Prompt = Go through the data below. Pull out every line that has the word "time".

Material supplied =
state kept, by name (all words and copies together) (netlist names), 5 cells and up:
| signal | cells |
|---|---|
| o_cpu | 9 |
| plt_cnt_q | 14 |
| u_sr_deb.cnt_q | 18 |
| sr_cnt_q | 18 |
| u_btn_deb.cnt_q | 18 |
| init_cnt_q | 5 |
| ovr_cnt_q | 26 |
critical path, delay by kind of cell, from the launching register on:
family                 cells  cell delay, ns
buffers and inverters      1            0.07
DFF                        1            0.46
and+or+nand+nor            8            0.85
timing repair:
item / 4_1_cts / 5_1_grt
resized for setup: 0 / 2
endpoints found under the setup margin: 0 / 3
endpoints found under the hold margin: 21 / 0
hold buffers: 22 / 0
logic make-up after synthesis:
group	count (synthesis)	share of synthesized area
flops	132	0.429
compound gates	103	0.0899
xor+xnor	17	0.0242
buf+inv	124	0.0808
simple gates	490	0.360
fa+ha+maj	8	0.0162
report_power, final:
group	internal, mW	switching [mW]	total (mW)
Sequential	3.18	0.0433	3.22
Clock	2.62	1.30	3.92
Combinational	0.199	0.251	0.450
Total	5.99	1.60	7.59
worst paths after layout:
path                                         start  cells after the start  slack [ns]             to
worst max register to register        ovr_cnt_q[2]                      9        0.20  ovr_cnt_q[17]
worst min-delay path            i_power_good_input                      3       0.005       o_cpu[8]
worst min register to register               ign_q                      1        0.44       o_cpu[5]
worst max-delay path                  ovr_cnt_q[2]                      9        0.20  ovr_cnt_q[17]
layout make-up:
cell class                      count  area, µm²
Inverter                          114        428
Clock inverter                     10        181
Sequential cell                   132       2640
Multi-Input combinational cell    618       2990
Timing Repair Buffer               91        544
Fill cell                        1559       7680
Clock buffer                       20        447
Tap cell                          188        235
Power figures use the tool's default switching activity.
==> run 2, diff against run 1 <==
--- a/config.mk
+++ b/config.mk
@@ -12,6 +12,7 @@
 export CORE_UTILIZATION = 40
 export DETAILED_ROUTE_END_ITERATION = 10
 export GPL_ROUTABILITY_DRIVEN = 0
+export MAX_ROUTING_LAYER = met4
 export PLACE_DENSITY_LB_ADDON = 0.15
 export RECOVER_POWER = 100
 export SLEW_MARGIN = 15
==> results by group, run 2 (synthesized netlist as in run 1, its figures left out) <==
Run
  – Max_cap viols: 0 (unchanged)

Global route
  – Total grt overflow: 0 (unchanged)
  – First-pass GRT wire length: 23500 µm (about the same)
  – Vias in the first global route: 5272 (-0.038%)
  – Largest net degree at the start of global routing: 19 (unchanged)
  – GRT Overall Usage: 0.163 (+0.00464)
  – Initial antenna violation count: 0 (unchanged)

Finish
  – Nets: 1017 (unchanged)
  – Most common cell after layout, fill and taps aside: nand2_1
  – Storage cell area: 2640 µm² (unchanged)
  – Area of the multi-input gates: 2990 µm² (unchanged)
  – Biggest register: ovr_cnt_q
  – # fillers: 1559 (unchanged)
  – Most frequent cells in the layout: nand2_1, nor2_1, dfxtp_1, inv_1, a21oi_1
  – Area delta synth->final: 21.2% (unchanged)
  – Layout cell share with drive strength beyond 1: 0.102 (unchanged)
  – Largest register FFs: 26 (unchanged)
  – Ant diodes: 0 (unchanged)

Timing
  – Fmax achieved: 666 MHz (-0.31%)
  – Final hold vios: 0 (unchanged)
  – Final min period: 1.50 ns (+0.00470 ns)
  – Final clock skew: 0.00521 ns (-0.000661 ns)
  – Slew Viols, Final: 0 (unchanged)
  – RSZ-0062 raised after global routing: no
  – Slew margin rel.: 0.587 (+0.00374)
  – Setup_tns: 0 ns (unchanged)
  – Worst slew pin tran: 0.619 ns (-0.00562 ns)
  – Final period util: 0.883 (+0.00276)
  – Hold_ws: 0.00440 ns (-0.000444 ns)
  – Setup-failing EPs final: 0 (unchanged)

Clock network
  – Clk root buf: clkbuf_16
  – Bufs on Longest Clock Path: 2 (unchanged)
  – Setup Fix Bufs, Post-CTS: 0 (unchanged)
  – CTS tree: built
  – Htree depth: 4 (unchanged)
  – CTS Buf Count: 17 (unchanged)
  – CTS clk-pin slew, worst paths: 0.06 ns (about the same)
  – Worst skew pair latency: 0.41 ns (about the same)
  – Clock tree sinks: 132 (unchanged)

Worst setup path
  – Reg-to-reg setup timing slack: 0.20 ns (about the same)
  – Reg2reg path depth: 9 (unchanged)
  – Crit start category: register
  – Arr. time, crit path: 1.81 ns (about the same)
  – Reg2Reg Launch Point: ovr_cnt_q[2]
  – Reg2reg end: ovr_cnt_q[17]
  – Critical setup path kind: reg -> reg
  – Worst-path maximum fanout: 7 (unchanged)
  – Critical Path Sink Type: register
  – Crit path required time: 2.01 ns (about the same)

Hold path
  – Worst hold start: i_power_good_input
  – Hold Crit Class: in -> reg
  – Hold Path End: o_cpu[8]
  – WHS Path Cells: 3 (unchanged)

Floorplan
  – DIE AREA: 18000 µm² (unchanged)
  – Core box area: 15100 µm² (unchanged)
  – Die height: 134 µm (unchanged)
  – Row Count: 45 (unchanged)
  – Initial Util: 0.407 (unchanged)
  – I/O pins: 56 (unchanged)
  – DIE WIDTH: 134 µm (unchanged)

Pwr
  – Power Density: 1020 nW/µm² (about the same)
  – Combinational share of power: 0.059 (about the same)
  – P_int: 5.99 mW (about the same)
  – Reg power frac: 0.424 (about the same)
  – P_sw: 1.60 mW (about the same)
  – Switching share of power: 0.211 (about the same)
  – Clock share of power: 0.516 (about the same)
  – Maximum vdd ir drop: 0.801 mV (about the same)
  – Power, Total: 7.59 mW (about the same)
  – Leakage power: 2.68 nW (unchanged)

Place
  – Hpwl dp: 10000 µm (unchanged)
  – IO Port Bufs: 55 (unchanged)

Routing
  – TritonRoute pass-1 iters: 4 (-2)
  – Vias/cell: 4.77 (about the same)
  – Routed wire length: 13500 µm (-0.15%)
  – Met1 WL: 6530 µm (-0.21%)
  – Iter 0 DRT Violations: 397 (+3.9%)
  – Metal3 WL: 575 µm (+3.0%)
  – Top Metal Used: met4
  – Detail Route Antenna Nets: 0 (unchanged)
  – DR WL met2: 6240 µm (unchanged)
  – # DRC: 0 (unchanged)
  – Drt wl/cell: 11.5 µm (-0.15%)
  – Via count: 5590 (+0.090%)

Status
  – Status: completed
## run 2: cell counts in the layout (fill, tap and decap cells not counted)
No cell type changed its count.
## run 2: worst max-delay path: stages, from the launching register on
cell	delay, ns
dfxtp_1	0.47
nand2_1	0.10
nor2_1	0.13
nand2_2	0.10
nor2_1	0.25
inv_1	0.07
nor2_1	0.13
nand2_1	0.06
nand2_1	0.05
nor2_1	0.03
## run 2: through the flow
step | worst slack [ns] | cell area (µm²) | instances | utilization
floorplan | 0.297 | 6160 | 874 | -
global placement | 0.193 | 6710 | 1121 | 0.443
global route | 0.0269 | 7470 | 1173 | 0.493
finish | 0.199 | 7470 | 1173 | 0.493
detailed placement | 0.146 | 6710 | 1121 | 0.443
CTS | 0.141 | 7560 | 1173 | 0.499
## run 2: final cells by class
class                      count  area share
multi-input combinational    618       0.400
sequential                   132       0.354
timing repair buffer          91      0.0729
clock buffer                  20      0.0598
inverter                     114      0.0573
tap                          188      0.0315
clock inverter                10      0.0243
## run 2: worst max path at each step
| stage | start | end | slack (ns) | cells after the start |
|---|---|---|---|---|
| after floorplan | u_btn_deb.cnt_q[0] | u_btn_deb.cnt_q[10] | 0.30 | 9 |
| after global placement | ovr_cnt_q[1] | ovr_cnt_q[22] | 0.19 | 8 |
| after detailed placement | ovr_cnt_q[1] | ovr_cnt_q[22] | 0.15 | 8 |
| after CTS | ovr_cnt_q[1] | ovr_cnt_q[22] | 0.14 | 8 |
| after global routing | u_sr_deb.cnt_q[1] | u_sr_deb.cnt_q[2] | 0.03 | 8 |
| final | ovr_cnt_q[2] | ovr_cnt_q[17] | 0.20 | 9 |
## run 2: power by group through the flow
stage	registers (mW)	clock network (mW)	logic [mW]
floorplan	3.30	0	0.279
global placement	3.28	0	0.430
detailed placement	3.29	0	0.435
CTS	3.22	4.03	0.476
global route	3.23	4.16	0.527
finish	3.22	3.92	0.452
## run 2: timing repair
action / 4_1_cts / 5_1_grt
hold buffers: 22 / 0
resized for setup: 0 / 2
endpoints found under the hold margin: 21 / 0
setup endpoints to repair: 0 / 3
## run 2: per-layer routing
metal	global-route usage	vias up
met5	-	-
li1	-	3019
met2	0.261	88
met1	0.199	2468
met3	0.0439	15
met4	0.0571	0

Reply to the exercise =
  – Arr. time, crit path: 1.81 ns (about the same)
  – Crit path required time: 2.01 ns (about the same)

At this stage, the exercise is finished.